■ **GIVEN INFORMATION**:
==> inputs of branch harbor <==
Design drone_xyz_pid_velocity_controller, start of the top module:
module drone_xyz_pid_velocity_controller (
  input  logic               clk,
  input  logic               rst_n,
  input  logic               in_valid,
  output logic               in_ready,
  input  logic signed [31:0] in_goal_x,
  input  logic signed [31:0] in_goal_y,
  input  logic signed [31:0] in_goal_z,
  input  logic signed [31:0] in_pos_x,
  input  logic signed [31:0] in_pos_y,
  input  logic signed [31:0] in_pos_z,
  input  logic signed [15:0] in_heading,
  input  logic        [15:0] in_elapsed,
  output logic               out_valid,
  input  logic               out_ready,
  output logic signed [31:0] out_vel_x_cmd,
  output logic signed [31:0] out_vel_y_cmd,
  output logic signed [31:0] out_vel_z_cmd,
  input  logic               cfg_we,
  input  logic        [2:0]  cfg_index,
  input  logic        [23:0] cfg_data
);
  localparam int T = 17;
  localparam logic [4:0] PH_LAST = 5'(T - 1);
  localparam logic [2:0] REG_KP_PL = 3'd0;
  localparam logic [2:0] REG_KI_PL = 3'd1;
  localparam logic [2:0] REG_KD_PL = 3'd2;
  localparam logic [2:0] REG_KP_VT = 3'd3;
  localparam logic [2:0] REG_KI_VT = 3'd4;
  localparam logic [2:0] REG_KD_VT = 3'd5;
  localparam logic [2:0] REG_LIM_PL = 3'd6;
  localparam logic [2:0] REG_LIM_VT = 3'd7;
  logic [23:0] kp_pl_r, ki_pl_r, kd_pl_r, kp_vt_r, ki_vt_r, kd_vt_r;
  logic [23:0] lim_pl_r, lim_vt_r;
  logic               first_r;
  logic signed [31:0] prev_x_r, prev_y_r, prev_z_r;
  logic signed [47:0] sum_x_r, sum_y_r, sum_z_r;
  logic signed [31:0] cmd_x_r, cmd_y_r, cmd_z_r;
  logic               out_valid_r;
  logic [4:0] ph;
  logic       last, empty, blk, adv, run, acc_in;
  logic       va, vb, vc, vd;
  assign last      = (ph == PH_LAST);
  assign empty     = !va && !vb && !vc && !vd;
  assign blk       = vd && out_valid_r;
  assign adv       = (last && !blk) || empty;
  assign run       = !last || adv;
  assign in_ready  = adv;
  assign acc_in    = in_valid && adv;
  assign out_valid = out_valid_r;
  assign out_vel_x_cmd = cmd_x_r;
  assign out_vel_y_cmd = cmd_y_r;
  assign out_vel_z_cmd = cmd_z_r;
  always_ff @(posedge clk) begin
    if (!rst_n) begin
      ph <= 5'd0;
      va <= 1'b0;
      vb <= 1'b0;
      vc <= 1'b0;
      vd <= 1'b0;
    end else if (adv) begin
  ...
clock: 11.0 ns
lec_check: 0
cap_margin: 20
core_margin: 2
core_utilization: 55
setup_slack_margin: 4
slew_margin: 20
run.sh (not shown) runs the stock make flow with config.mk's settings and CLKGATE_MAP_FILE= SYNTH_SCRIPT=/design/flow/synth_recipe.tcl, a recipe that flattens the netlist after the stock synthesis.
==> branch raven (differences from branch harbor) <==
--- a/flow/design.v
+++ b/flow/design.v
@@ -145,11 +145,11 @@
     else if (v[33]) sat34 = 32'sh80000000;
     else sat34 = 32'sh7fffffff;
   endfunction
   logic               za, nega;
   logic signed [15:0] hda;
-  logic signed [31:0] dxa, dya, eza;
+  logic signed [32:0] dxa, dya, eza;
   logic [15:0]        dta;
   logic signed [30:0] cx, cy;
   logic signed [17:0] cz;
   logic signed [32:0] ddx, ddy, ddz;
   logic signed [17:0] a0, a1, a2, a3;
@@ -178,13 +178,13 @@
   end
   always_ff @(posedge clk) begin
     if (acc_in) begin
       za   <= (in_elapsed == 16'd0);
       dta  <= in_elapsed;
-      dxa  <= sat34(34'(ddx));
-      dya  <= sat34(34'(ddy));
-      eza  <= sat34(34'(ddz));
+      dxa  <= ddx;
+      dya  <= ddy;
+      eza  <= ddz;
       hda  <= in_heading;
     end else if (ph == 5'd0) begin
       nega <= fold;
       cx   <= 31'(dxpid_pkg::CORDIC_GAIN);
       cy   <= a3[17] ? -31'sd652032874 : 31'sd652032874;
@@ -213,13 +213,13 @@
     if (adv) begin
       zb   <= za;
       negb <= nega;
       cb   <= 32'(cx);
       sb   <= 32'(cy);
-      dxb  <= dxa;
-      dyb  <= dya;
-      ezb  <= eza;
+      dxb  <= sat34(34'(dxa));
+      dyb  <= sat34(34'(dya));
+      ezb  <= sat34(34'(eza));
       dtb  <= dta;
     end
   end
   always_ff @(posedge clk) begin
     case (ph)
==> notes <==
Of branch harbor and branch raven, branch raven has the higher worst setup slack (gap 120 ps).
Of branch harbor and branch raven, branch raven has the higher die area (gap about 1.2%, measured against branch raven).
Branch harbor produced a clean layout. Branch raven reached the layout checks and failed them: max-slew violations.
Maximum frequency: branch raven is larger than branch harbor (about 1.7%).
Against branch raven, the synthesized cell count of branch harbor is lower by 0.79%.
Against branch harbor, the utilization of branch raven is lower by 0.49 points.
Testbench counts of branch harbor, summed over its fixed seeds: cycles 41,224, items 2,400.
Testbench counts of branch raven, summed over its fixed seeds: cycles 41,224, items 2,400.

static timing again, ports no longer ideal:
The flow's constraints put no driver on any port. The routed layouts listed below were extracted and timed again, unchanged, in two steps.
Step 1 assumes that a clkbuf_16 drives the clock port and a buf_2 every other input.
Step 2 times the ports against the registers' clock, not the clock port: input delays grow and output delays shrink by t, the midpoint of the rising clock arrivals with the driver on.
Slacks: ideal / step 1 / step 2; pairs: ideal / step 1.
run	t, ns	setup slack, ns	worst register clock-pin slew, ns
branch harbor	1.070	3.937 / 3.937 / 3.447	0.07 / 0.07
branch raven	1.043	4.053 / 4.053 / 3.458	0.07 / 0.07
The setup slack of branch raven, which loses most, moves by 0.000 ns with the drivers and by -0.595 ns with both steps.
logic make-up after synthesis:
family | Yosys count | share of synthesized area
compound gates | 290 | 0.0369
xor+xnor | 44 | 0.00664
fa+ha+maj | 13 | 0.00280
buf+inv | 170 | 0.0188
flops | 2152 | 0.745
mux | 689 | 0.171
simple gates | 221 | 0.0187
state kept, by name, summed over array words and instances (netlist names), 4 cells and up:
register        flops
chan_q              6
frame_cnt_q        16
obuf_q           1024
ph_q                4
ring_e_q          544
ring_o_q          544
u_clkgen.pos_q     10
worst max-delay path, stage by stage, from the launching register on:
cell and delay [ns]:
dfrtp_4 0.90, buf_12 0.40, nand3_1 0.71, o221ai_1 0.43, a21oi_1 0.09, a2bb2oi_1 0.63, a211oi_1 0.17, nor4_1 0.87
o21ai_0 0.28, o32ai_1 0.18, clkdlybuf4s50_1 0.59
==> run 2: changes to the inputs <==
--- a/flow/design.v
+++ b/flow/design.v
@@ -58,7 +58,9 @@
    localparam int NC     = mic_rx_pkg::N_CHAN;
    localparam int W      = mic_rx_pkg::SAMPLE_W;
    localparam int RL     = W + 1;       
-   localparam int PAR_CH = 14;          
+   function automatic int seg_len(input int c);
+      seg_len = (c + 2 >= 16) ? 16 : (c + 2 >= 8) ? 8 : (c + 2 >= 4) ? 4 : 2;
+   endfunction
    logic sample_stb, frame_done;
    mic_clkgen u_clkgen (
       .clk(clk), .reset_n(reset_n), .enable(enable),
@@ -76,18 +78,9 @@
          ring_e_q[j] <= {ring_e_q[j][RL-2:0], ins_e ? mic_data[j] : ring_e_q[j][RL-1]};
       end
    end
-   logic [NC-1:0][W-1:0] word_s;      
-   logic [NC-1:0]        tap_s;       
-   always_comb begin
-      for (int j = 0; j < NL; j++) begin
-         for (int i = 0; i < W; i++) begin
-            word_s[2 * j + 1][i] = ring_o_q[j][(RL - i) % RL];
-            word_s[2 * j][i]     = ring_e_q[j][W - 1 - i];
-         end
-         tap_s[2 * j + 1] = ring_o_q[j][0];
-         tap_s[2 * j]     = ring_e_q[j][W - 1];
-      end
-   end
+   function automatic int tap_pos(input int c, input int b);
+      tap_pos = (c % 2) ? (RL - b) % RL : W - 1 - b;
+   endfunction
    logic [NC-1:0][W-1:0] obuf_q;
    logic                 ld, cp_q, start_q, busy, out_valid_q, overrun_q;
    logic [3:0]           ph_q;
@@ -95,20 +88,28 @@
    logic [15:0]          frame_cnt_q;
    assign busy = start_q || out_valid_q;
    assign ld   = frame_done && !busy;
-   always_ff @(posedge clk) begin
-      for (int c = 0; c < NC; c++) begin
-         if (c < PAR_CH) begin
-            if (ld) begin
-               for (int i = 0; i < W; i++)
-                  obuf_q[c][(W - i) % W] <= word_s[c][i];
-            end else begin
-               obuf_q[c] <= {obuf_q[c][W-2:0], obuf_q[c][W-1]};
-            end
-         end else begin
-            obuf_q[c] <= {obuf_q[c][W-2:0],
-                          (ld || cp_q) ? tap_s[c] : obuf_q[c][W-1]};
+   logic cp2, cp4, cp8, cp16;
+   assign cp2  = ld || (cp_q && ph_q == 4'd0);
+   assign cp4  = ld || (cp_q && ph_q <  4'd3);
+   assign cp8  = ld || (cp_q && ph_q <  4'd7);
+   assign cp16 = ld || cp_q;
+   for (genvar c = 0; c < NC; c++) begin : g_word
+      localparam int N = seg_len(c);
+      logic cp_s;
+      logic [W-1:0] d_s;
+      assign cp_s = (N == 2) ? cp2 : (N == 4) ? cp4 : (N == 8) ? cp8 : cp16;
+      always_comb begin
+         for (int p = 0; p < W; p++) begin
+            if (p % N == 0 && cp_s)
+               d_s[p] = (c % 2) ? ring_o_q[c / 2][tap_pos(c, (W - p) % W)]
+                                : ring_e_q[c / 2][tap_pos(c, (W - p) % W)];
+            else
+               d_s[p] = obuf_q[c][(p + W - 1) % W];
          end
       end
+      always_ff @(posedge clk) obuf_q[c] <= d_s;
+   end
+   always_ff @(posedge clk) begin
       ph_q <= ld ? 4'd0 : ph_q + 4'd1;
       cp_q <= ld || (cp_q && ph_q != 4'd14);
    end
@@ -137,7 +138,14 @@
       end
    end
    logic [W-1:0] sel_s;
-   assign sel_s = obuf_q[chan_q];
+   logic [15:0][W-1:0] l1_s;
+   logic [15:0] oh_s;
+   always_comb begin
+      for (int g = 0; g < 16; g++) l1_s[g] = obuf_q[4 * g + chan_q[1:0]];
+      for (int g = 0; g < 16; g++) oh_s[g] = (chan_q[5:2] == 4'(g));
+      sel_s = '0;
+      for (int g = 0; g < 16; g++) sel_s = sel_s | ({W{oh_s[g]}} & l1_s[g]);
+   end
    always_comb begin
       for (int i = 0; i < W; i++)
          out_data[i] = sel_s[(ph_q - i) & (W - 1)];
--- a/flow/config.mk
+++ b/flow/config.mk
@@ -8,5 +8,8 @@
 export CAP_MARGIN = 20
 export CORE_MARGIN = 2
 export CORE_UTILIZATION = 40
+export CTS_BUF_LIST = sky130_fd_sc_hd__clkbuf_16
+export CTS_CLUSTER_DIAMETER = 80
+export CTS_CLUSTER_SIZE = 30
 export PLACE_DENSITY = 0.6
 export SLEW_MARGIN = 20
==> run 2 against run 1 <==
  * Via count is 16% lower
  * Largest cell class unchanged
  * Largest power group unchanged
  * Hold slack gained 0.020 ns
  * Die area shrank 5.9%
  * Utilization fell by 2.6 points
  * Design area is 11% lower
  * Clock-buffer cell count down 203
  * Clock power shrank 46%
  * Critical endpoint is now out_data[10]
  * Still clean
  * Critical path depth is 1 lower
What follows belongs to an exercise in optimizing a design on an open flow for small area, a short achievable clock period and few clock cycles per item; a production flow would make more cautious choices. At most, simulation tests tie the RTL to the original design; equivalence was not proved. Power is estimated from default activity; no workload was simulated.

==> inputs of build 16 <==
==> flow/design.v <==
module msw_ring (
    input  logic        i_clk,
    input  logic        i_acc,
    input  logic [15:0] i_data,
    input  logic [7:0]  i_wm2,
    output logic [15:0] o_x,
    output logic [15:0] o_old
);
    logic [15:0]       r_x;
    logic [3*16-1:0]   r_s0;
    logic [12*16-1:0]  r_s1;
    logic [48*16-1:0]  r_s2;
    logic [192*16-1:0] r_s3;
    logic [15:0]       r_out;
    logic [15:0] out0, out1, out2, out3;
    always_comb begin
        case (i_wm2[1:0])
            2'd0:    out0 = r_x;
            2'd1:    out0 = r_s0[0*16 +: 16];
            2'd2:    out0 = r_s0[1*16 +: 16];
            default: out0 = r_s0[2*16 +: 16];
        endcase
        case (i_wm2[3:2])
            2'd0:    out1 = out0;
            2'd1:    out1 = r_s1[3*16 +: 16];
            2'd2:    out1 = r_s1[7*16 +: 16];
            default: out1 = r_s1[11*16 +: 16];
        endcase
        case (i_wm2[5:4])
            2'd0:    out2 = out1;
            2'd1:    out2 = r_s2[15*16 +: 16];
            2'd2:    out2 = r_s2[31*16 +: 16];
            default: out2 = r_s2[47*16 +: 16];
        endcase
        case (i_wm2[7:6])
            2'd0:    out3 = out2;
            2'd1:    out3 = r_s3[63*16 +: 16];
            2'd2:    out3 = r_s3[127*16 +: 16];
            default: out3 = r_s3[191*16 +: 16];
        endcase
    end
    always_ff @(posedge i_clk) begin
        if (i_acc) begin
            r_x <= i_data;
        end else begin
            r_x <= r_out;
        end
        r_s0  <= {r_s0[0 +: 2*16], r_x};
        r_s1  <= {r_s1[0 +: 11*16], out0};
        r_s2  <= {r_s2[0 +: 47*16], out1};
        r_s3  <= {r_s3[0 +: 191*16], out2};
        r_out <= out3;
    end
    assign o_x   = r_x;
    assign o_old = r_out;
endmodule
module max_sum_sliding_window (
    input  logic              i_clk,
    input  logic              i_rst_n,
    input  logic              i_cfg_we,
    input  logic [8:0]        i_cfg_data,
    input  logic              i_in_valid,
    output logic              o_in_ready,
    input  logic [15:0]       i_in_sample,
    input  logic              i_in_last,
    output logic              o_res_valid,
    input  logic              i_res_ready,
    output logic [15:0]       o_res_best_start,
    output logic [23:0]       o_res_best_sum,
    output logic [1:0]        o_res_status
);
    localparam logic [1:0] ST_OK    = 2'd0;
    localparam logic [1:0] ST_SHORT = 2'd1;
    localparam logic [1:0] ST_LONG  = 2'd2;
    logic [7:0]  eff_wm2;
    logic [7:0]  r_ewm2;
    logic        r_ew1;        
    logic [7:0]  r_wm2;
    logic        r_w1;
    logic        r_ready;
    logic        r_mid;        
    logic [7:0]  r_gc;         
    logic        aligned;
    logic        acc;
    logic        take;
    logic [17:0] r_kc;         
    logic [17:0] kc_end;       
    logic [24:0] r_part;       
    logic [15:0] last_sample;  
    logic [15:0] old_sample;
    logic        sub;
    logic [24:0] p_a, p_b, p_c, p_s, p_cy, p_nxt;
    logic [25:0] d_a, d_b, d_c, d_s, d_cy;
    logic        r_s_valid;
    logic        r_s_last;
    logic [23:0] r_best;
    logic [15:0] r_bidx;
    logic        s_set;
    logic        s_upd;
    logic [1:0]  s_status;
    logic [23:0] s_sum;
    logic [25:0] s_diff;
    logic [23:0] n_best;
    logic [15:0] n_idx;
    logic        new_res;
    logic        r_oval;
    logic [23:0] r_osum;
    logic [1:0]  r_status;
    always_comb begin
        if (i_cfg_data <= 9'd1) begin
            eff_wm2 = 8'd0;
        end else if (i_cfg_data >= 9'd256) begin
            eff_wm2 = 8'd254;
        end else begin
            eff_wm2 = 8'(i_cfg_data - 9'd2);
        end
    end
    always_ff @(posedge i_clk) begin
        if (!i_rst_n) begin
            r_ewm2 <= 8'd0;
            r_ew1  <= 1'b1;
        end else if (i_cfg_we) begin
            r_ewm2 <= eff_wm2;
            r_ew1  <= (i_cfg_data <= 9'd1);
        end
    end
    always_ff @(posedge i_clk) begin
        if (!r_mid) begin
            r_wm2 <= r_ewm2;
            r_w1  <= r_ew1;
        end
    end
    assign acc     = i_in_valid && r_ready;
    assign take    = r_oval && i_res_ready;
    assign aligned = (r_gc == r_wm2);
    always_ff @(posedge i_clk) begin
        if (!i_rst_n) begin
            r_ready <= 1'b1;
            r_mid   <= 1'b0;
        end else begin
            r_ready <= (acc || !r_mid || aligned)
                    && !(acc && i_in_last) && !(r_s_valid && r_s_last)
                    && !(r_oval && !i_res_ready);
            if (acc) begin
                r_mid <= !i_in_last;
            end
        end
    end
    always_ff @(posedge i_clk) begin
        if (acc || aligned) begin
            r_gc <= 8'hFF;
        end else begin
            r_gc <= r_gc + 8'd1;
        end
    end
    msw_ring u_ring (
        .i_clk  (i_clk),
        .i_acc  (acc),
        .i_data (i_in_sample),
        .i_wm2  (r_wm2),
        .o_x    (last_sample),
        .o_old  (old_sample)
    );
    assign sub = r_mid && !r_kc[17];
    always_comb begin
        p_a   = (r_mid && !r_w1) ? r_part : 25'd0;
        p_b   = (r_mid && !r_w1) ? {{9{last_sample[15]}}, last_sample} : 25'd0;
        p_c   = (sub && !r_w1) ? ~{{9{old_sample[15]}}, old_sample} : 25'h1FFFFFF;
        p_s   = p_a ^ p_b ^ p_c;
        p_cy  = {(p_a[23:0] & p_b[23:0]) | (p_a[23:0] & p_c[23:0]) | (p_b[23:0] & p_c[23:0]), 1'b1};
        p_nxt = p_s + p_cy;
    end
    always_ff @(posedge i_clk) begin
        if (acc) begin
            r_part <= p_nxt;
            if (!r_mid) begin
                r_kc <= r_ew1 ? 18'd0 : {10'h3FF, ~r_ewm2};
            end else if (r_kc[17:16] != 2'b01) begin
                r_kc <= r_kc + 18'd1;
            end
        end
    end
    always_ff @(posedge i_clk) begin
        if (!i_rst_n) begin
            r_s_valid <= 1'b0;
        end else begin
            r_s_valid <= acc;
        end
        r_s_last <= i_in_last;
    end
    always_comb begin
        s_sum  = 24'(r_part + {{9{last_sample[15]}}, last_sample});
        d_a    = {r_part[24], r_part};
        d_b    = {{10{last_sample[15]}}, last_sample};
        d_c    = ~{{2{r_best[23]}}, r_best};
        d_s    = d_a ^ d_b ^ d_c;
        d_cy   = {(d_a[24:0] & d_b[24:0]) | (d_a[24:0] & d_c[24:0]) | (d_b[24:0] & d_c[24:0]), 1'b1};
        s_diff = d_s + d_cy;
        s_set  = (r_kc == 18'd0);
        s_upd  = !r_kc[17] && (s_set || !s_diff[25]);
        kc_end = r_kc + {10'd0, r_wm2} + 18'h30001;
        n_best = s_upd ? s_sum : r_best;
        n_idx  = s_upd ? r_kc[15:0] : r_bidx;
        if (r_w1 ? (r_kc[17:16] == 2'b01) : !kc_end[17]) begin
            s_status = ST_LONG;
        end else if (r_kc[17]) begin
            s_status = ST_SHORT;
        end else begin
            s_status = ST_OK;
        end
        new_res = r_s_valid && r_s_last;
    end
    always_ff @(posedge i_clk) begin
        if (r_s_valid && s_upd) begin
            r_best <= s_sum;
        end
    end
    always_ff @(posedge i_clk) begin
        if (new_res) begin
            r_status <= s_status;
            if (s_status == ST_OK) begin
                r_osum <= n_best;
                r_bidx <= n_idx;
            end else begin
                r_osum <= 24'd0;
                r_bidx <= 16'd0;
            end
        end else if (r_s_valid && s_upd) begin
            r_bidx <= r_kc[15:0];
        end
    end
    always_ff @(posedge i_clk) begin
        if (!i_rst_n) begin
            r_oval <= 1'b0;
        end else begin
            r_oval <= new_res || (r_oval && !i_res_ready);
        end
    end
    assign o_in_ready       = r_ready;
    assign o_res_valid      = r_oval;
    assign o_res_best_start = r_bidx;
    assign o_res_best_sum   = r_osum;
    assign o_res_status     = r_status;
endmodule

■ **REQUIRED WORK**: Restate word for word the lines in the material above from the one with "else sat34 = 32'sh7fffffff;" to the one with "The flow's constraints"; both of those lines count, and nothing else does.

■ **RESULT OF THIS TASK**:
     else sat34 = 32'sh7fffffff;
   endfunction
   logic               za, nega;
   logic signed [15:0] hda;
-  logic signed [31:0] dxa, dya, eza;
+  logic signed [32:0] dxa, dya, eza;
   logic [15:0]        dta;
   logic signed [30:0] cx, cy;
   logic signed [17:0] cz;
   logic signed [32:0] ddx, ddy, ddz;
   logic signed [17:0] a0, a1, a2, a3;
@@ -178,13 +178,13 @@
   end
   always_ff @(posedge clk) begin
     if (acc_in) begin
       za   <= (in_elapsed == 16'd0);
       dta  <= in_elapsed;
-      dxa  <= sat34(34'(ddx));
-      dya  <= sat34(34'(ddy));
-      eza  <= sat34(34'(ddz));
+      dxa  <= ddx;
+      dya  <= ddy;
+      eza  <= ddz;
       hda  <= in_heading;
     end else if (ph == 5'd0) begin
       nega <= fold;
       cx   <= 31'(dxpid_pkg::CORDIC_GAIN);
       cy   <= a3[17] ? -31'sd652032874 : 31'sd652032874;
@@ -213,13 +213,13 @@
     if (adv) begin
       zb   <= za;
       negb <= nega;
       cb   <= 32'(cx);
       sb   <= 32'(cy);
-      dxb  <= dxa;
-      dyb  <= dya;
-      ezb  <= eza;
+      dxb  <= sat34(34'(dxa));
+      dyb  <= sat34(34'(dya));
+      ezb  <= sat34(34'(eza));
       dtb  <= dta;
     end
   end
   always_ff @(posedge clk) begin
     case (ph)
==> notes <==
Of branch harbor and branch raven, branch raven has the higher worst setup slack (gap 120 ps).
Of branch harbor and branch raven, branch raven has the higher die area (gap about 1.2%, measured against branch raven).
Branch harbor produced a clean layout. Branch raven reached the layout checks and failed them: max-slew violations.
Maximum frequency: branch raven is larger than branch harbor (about 1.7%).
Against branch raven, the synthesized cell count of branch harbor is lower by 0.79%.
Against branch harbor, the utilization of branch raven is lower by 0.49 points.
Testbench counts of branch harbor, summed over its fixed seeds: cycles 41,224, items 2,400.
Testbench counts of branch raven, summed over its fixed seeds: cycles 41,224, items 2,400.

static timing again, ports no longer ideal:
The flow's constraints put no driver on any port. The routed layouts listed below were extracted and timed again, unchanged, in two steps.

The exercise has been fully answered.